We decided to take a closer look at a seldom talked about indicator, the Ipsos Consumer Sentiment indexes (available exclusively through Thomson Reuters - we use Datastream). The indexes are available for 24 countries, and they provide a common basis for tracking consumer sentiment across many of the world's major economies. We found a couple of interesting trends worth highlighting. The first one is the composite view for developed and emerging economies (composite based on IMF GDP PPP weights). It shows both developed and emerging economies' consumer sentiment looking a lot stronger, and with developed economies making new highs.

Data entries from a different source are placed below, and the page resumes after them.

--- config.mk ---
export PLATFORM = sky130hd
export DESIGN_NAME = dcache_way_select
export DESIGN_NICKNAME = d
export VERILOG_FILES = /design/src/verilog/dcache_pkg.sv /design/src/verilog/dcache_way_select.sv
export SDC_FILE = /design/constraint.sdc
export NUM_CORES = 1
export LEC_CHECK = 0
export ABC_AREA = 1
export BUFFER_PORTS_ARGS = -buffer_cell sky130_fd_sc_hd__buf_2
export CAP_MARGIN = 20
export CORE_AREA = 2 2 318 320
export DETAILED_ROUTE_END_ITERATION = 7
export DIE_AREA = 0 0 320 322
export PLACE_DENSITY = 0.36
export SKIP_LAST_GASP = 1
export SYNTH_ARGS = -nofsm -noshare
export SYNTH_HDL_FRONTEND = slang
export SYNTH_SLANG_ARGS = --single-unit
--- constraint.sdc ---
create_clock -name vclk -period 1.52
set_input_delay 0.076 -clock vclk [all_inputs]
set_output_delay 0.076 -clock vclk [all_outputs]
set_load 0.05 [all_outputs]
`src/hw/opb_pkg.sv`:
```
`default_nettype none

package opb_pkg;

  localparam int opb_dwidth  = 32;               // data bus
  localparam int opb_awidth  = 32;               // byte address bus
  localparam int opb_bewidth = 4;                // one enable per byte lane

  localparam int word_lsb   = 2;                 // byte address of a 32-bit word
  localparam int page_lsb   = 24;                // page field starts above the widened address
  localparam int page_width = opb_awidth - page_lsb;

  localparam logic [page_width-1:0] page_regs = 'd0;  // register block
  localparam logic [page_width-1:0] page_bram = 'd1;  // block ram

  localparam logic [1:0] reg_scratch = 2'd0;     // read/write
  localparam logic [1:0] reg_tlimit  = 2'd1;     // read/write, low 16 bits
  localparam logic [1:0] reg_tcount  = 2'd2;     // read only
  localparam logic [1:0] reg_id      = 2'd3;     // read only

  localparam logic [opb_dwidth-1:0] ctrl_id_value = 32'h4550_4201;

  localparam int                      tlimit_width = 16;
  localparam logic [tlimit_width-1:0] tlimit_reset = 16'd16;

endpackage

`default_nettype wire

```
`src/hw/opb_if.sv`:
```
`timescale 1ns/100ps
`default_nettype none

interface opb_if;

  logic                           request;
  logic                           grant;
  logic                           select;
  logic                           rnw;       // high for read
  logic [opb_pkg::opb_bewidth-1:0] be;
  logic [opb_pkg::opb_awidth-1:0]  abus;
  logic [opb_pkg::opb_dwidth-1:0]  wdata;
  logic [opb_pkg::opb_dwidth-1:0]  rdata;     // zero from an unselected slave
  logic                           xfer_ack;
  logic                           err_ack;
  logic                           timeout;

  modport master (
    output request, select, rnw, be, abus, wdata,
    input  grant, rdata, xfer_ack, err_ack, timeout
  );

  modport slave (
    input  request, select, rnw, be, abus, wdata,
    output grant, rdata, xfer_ack, err_ack, timeout
  );

  modport monitor (
    input request, grant, select, rnw, be, abus, wdata,
    input rdata, xfer_ack, err_ack, timeout
  );

endinterface

`default_nettype wire

```
`src/hw/opb_watchdog.sv`:
```
`timescale 1ns/100ps
`default_nettype none

module opb_watchdog (
  input  wire                               OPB_Clk,
  input  wire                               rst_n,
  opb_if.monitor                            mon,
  input  wire  [opb_pkg::tlimit_width-1:0]  tlimit,
  output logic                              timeout,
  output logic                              timeout_pulse
);

  logic [opb_pkg::tlimit_width-1:0] count;
  logic                             waiting;
  logic                             fire_q;

  assign waiting = mon.select & ~mon.xfer_ack & ~mon.err_ack;

  always_ff @(posedge OPB_Clk or negedge rst_n) begin
    if (!rst_n) begin
      count  <= '0;
      fire_q <= 1'b0;
    end else begin
      if (!mon.select) begin
        count <= '0;                            // new select starts from zero
      end else if (waiting && count != '1) begin
        count <= count + 1'b1;
      end
      // lands tlimit cycles after select rises, count never revisits this value
      fire_q <= waiting && (count == tlimit - 1'b1);
    end
  end

  assign timeout       = fire_q;
  assign timeout_pulse = fire_q;                // same event, for the tcount register

endmodule

`default_nettype wire

```
`src/flat_wrapper.sv`:
```
// flat-port wrapper written by rule: the top's interface ports become plain ports
module opb_watchdog_flat 
  (OPB_Clk, rst_n, tlimit, timeout, timeout_pulse, mon_request, mon_grant, mon_select, mon_rnw, mon_be, mon_abus, mon_wdata, mon_rdata, mon_xfer_ack, mon_err_ack, mon_timeout);
  opb_if mon_i ();
  input  wire OPB_Clk;
  input  wire rst_n;
  input  wire  [opb_pkg::tlimit_width-1:0] tlimit;
  output logic timeout;
  output logic timeout_pulse;
  input wire logic [$bits(mon_i.request)-1:0] mon_request;
  input wire logic [$bits(mon_i.grant)-1:0] mon_grant;
  input wire logic [$bits(mon_i.select)-1:0] mon_select;
  input wire logic [$bits(mon_i.rnw)-1:0] mon_rnw;
  input wire logic [$bits(mon_i.be)-1:0] mon_be;
  input wire logic [$bits(mon_i.abus)-1:0] mon_abus;
  input wire logic [$bits(mon_i.wdata)-1:0] mon_wdata;
  input wire logic [$bits(mon_i.rdata)-1:0] mon_rdata;
  input wire logic [$bits(mon_i.xfer_ack)-1:0] mon_xfer_ack;
  input wire logic [$bits(mon_i.err_ack)-1:0] mon_err_ack;
  input wire logic [$bits(mon_i.timeout)-1:0] mon_timeout;
  assign mon_i.request = mon_request;
  assign mon_i.grant = mon_grant;
  assign mon_i.select = mon_select;
  assign mon_i.rnw = mon_rnw;
  assign mon_i.be = mon_be;
  assign mon_i.abus = mon_abus;
  assign mon_i.wdata = mon_wdata;
  assign mon_i.rdata = mon_rdata;
  assign mon_i.xfer_ack = mon_xfer_ack;
  assign mon_i.err_ack = mon_err_ack;
  assign mon_i.timeout = mon_timeout;
  opb_watchdog u_core (.OPB_Clk(OPB_Clk), .rst_n(rst_n), .mon(mon_i), .tlimit(tlimit), .timeout(timeout), .timeout_pulse(timeout_pulse));
endmodule
```
`config.mk`:
```
export PLATFORM = sky130hd
export DESIGN_NAME = opb_watchdog_flat
export DESIGN_NICKNAME = d
export VERILOG_FILES = /design/src/hw/opb_pkg.sv /design/src/hw/opb_if.sv /design/src/hw/opb_watchdog.sv /design/src/flat_wrapper.sv
export SDC_FILE = /design/constraint.sdc
export NUM_CORES = 1
export LEC_CHECK = 0
export BUFFER_PORTS_ARGS = -buffer_cell sky130_fd_sc_hd__buf_2
export CAP_MARGIN = 20
export CORE_ASPECT_RATIO = 0.7
export CORE_MARGIN = 10
export CORE_UTILIZATION = 34
export CTS_CLUSTER_DIAMETER = 40
export DETAILED_ROUTE_END_ITERATION = 12
export PLACE_DENSITY = 0.82
export SLEW_MARGIN = 10
export SYNTH_ARGS = -nofsm -noshare
export SYNTH_HDL_FRONTEND = slang
export SYNTH_SLANG_ARGS = --single-unit
```
`constraint.sdc`:
```
create_clock -name OPB_Clk -period 1.8 [get_ports OPB_Clk]
set_input_delay 0.36 -clock OPB_Clk [delete_from_list [all_inputs] [get_ports OPB_Clk]]
set_output_delay 0.36 -clock OPB_Clk [all_outputs]
set_load 0.02 [all_outputs]
```
==> summary.txt <==
Yosys
  – Library cells used by synthesis: 37
  – Avg Inst Size Synth: 8.61 sq um
  – Mux cell area share after synthesis: 5.60%
  – Synth Area in XOR/XNOR: between 15 and 20%
  – Sequential area share after synthesis: around 30%
  – Flops & latches, synth: 17
  – Largest family of logic cells by synthesized area: simple AND/OR/NAND/NOR gates
  – Post-synthesis compound-gate area fraction: 6.48%
  – Main synth FF type: dfrtp_1
  – Synthesized area: about 1400 sq um
  – Post-synth EDFFs: 0
  – Top-count cell post-synth: xnor2_1
  – Leading area contributor after synthesis: dfrtp_1
  – Share of the synthesized area in the top cell type: a little under 30%
  – Share of flip-flops with an asynchronous set or reset: between 90% and 100%
  – Commonest cells in the netlist: xnor2_1, dfrtp_1
  – Synth Area in Adders: under 10%
  – Syn. warnings: 0
  – Synth Net Count: 293
  – Top cells by area, synth: dfrtp_1, xnor2_1, xor2_1
  – Gate count of the mapped netlist: approximately 170
  – Post-synthesis simple-gate area fraction: approximately 36%

Clocking
  – Clock-pin slew on the worst setup and hold paths: 60 ps
  – Clk root buf: clkbuf_8
  – Clk_lat worst skew: around 250 ps
  – Total CTS buffers: 3
  – CTS max path bufs: 2
  – Clock Sinks: 17
  – H-tree levels: 1
  – CTS tree: yes

Timing
  – Setup violations, final: 1
  – Slew Viols, Final: 0
  – Clock Skews: ~1.9 ps
  – Final Hold Fails: 0
  – Worst slew pin tran: 370 ps
  – Minimum clock period: between 1500 and 2000 ps
  – Post-route setup slack: -14.7 ps
  – Max-slew headroom: 75.3%
  – Unrepaired setup endpoints after global routing: yes
  – Final Cycle Share: 101%
  – Fmax: approximately 550 MHz

Flow run
  – Max_cap viols: 0

Layout
  – FF+latch area: 425 sq um
  – Final Instance Area: slightly above 2000 sq um
  – P&R area growth vs syn: 42.0%
  – Area of the multi-input gates: a little over 1000 sq um
  – Utilization after layout: ~51%
  – Share of layout cells above drive strength 1: between 30 and 40%
  – Ant. Diodes: 0
  – Nets: approximately 360
  – Filler instances: roughly 370

Critical path
  – Critical path's top delay family: simple AND/OR/NAND/NOR gates
  – Reg2Reg Depth: 6
  – R2r endpoint: u_core.timeout
  – Slowest CP cell: or4_4
  – Reg2reg setup slack: -10 ps
  – Worst-path maximum fanout: 2
  – Type of origin of the critical path: input port
  – Critical Path AT: around 2000 ps
  – Worst Path Required: between 1500 and 2000 ps
  – Crit Path Class: input port to flip-flop
  – WP buf/inv: 1
  – Critical path's largest stage delay: around 560 ps
  – RR Startpoint: u_core.count[4]
  – CP cell instances: buf_2 > or3b_4 > or4_4 > nor3_4 > nand4_1 > nor4_2
  – CP Capture Type: flip-flop

Power
  – Flop pwr share: 45.7%
  – Reported net switching power: about 210 uW
  – PwrDens: between 400 and 500 nW/um^2
  – VDD IR max: ~340 uV
  – Internal: ~630 uW
  – Combinational power share: between 20% and 30%
  – P_leak: slightly above 0.9 nW
  – Sw Share: between 20% and 30%
  – Clk pwr share: 34.0%

GRT
  – GRT Residual Overflow: 0
  – Largest net degree at the start of global routing: 18
  – First-pass GRT wire length: ~6300 um
  – GRT Resource Usage Total: 10.4%
  – Vias in the first global route: approximately 1,300
  – Initial antenna violation count: 0

Drt
  – Routed wire length: roughly 3900 um
  – Drc violations: 0
  – WL per Instance: roughly 14 um
  – Drt initial violations: approximately 100
  – DR vias/cell: 5.13
  – Vias: ~1,400
  – 1st-pass router iterations: 4
  – Final ANT Viol Nets: 0

Run status
  – Failing checks: negative setup slack
  – Status: finished with violations

Worst hold path
  – Hold Crit Class: input port to async pin

Place
  – Post-Place Setup Slack: -280 ps
  – Cell Area, Placed: about 1900 sq um
  – Final Wtd Congestion: 0.789
  – Post-DP HPWL: roughly 3000 um
  – Port buffer count: 22

Floorplanning
  – Die Area: roughly 7200 sq um
  – Die extent in x: 97.5 um
  – Core Area: ~4000 sq um
  – Boundary pin count: approximately 130
  – Initial Utilization: a little over a third
  – Die Height: roughly 74 um
  – Row count: 19
power by group through the flow:
stage                     sequential [mW]  clock, mW  combinational (mW)
final                               0.385      0.287               0.171
after global routing                0.385      0.309               0.189
after CTS                           0.385      0.292               0.160
after detailed placement            0.392          0               0.157
after global placement              0.392          0               0.152
after floorplan                     0.393          0              0.0646
layout make-up:
cell class / instances / area share [%]
Clock buffer: 4 / 2.22
Timing Repair Buffer: 64 / 21.3
Multi-Input combinational cell: 137 / 51.0
Inverter: 7 / 1.29
Sequential cell: 17 / 21.0
Tap cell: 52 / 3.21
cell families (layout without fill, tap and decap cells):
kind of cell,Yosys count,count (layout)
compound gates,16,16
flops,17,17
simple gates,83,83
fa+ha+maj,2,2
xor+xnor,28,28
mux,8,8
buf+inv,12,75
worst register-to-register path: stages (launching register included):
cell and delay [ps]:
dfrtp_1 390, xnor2_1 170, a31oi_1 60, or4_4 540, nor3_4 130, nand4_1 120, nor4_2 290
cell usage in the layout, fill, tap and decap left out, types with 3 or more instances in the layout:
cell type	instances
nand3_1	7
clkbuf_8	3
nor3_1	6
nor3_2	4
and2_1	10
inv_1	6
mux2i_1	8
nand4_1	8
xnor2_1	18
buf_2	22
xor2_1	10
nor2_1	5
or3_1	4
nand2_1	10
dfrtp_1	17
o21ai_0	6
a21oi_1	3
nor4_1	3
buf_4	40
nor2b_1	4
sequential cells by signal, summed over array words and instances, names as in the netlist:
| signal | count |
|---|---|
| u_core.count | 16 |
| u_core.timeout | 1 |
routing by layer:
| layer | GRT usage (%) | routed length [um] |
|---|---|---|
| met4 | 3.54 | 57 |
| met1 | 13.8 | 1860 |
| met5 | 0 | 0 |
| met2 | 15.1 | 1630 |
| met3 | 3.70 | 309 |
through the flow:
stage	power (mW)	std cells	TNS, ps	hold slack (ps)
after global placement	0.544	272	-1100	296
after global routing	0.883	281	-142	40.4
final	0.843	281	-14.7	11.4
after floorplan	0.457	166	0	64.4
after CTS	0.837	278	-2.32	20.9
after detailed placement	0.549	272	-1500	297
repair_timing:
action,in CTS,in global routing
hold buffers,0,0
resized for setup,2,21
gates cloned,0,0
pin swaps,1,14
endpoints found under the setup margin,2,6
setup buffers,2,3
how the worst max path moves through the flow:
stage	from	endpoint	cells after the start
final	mon_xfer_ack	u_core.timeout	6
after global routing	tlimit[0]	u_core.timeout	10
after CTS	u_core.count[4]	u_core.timeout	6
after detailed placement	tlimit[0]	u_core.timeout	9
after global placement	tlimit[0]	u_core.timeout	9
after floorplan	u_core.count[0]	u_core.count[6]	7
No activity file was read; power rests on OpenSTA's default activity.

Interestingly, the EM composite reading is persistently higher than DM (skewed up by China and India). But probably most interesting is the chart of the global composite consumer sentiment indicator vs global equities. There appears to be a fairly strong link between them. This makes sense for a couple of reasons. First of all the fact that equities are performing well can in and of itself improve consumer moods. On a more fundamental basis, the key supports to stronger stock market performance e.g. supportive monetary policy and improving earnings are also generally consistent with better economic conditions for consumers. So in essence it becomes a confirming indicator for global equities. Like all sentiment indicators it's worth watching for extremes and divergences. In that sense, the new highs are something to keep in mind.
The GDP weighted composites show EM generally has higher consumer confidence than DM (skewed up by China and India). Cyclically both look much better lately.
At a global composite view there has been significant improvement since the cyclical low in February 2016. There also appears to be a strong link with global equities.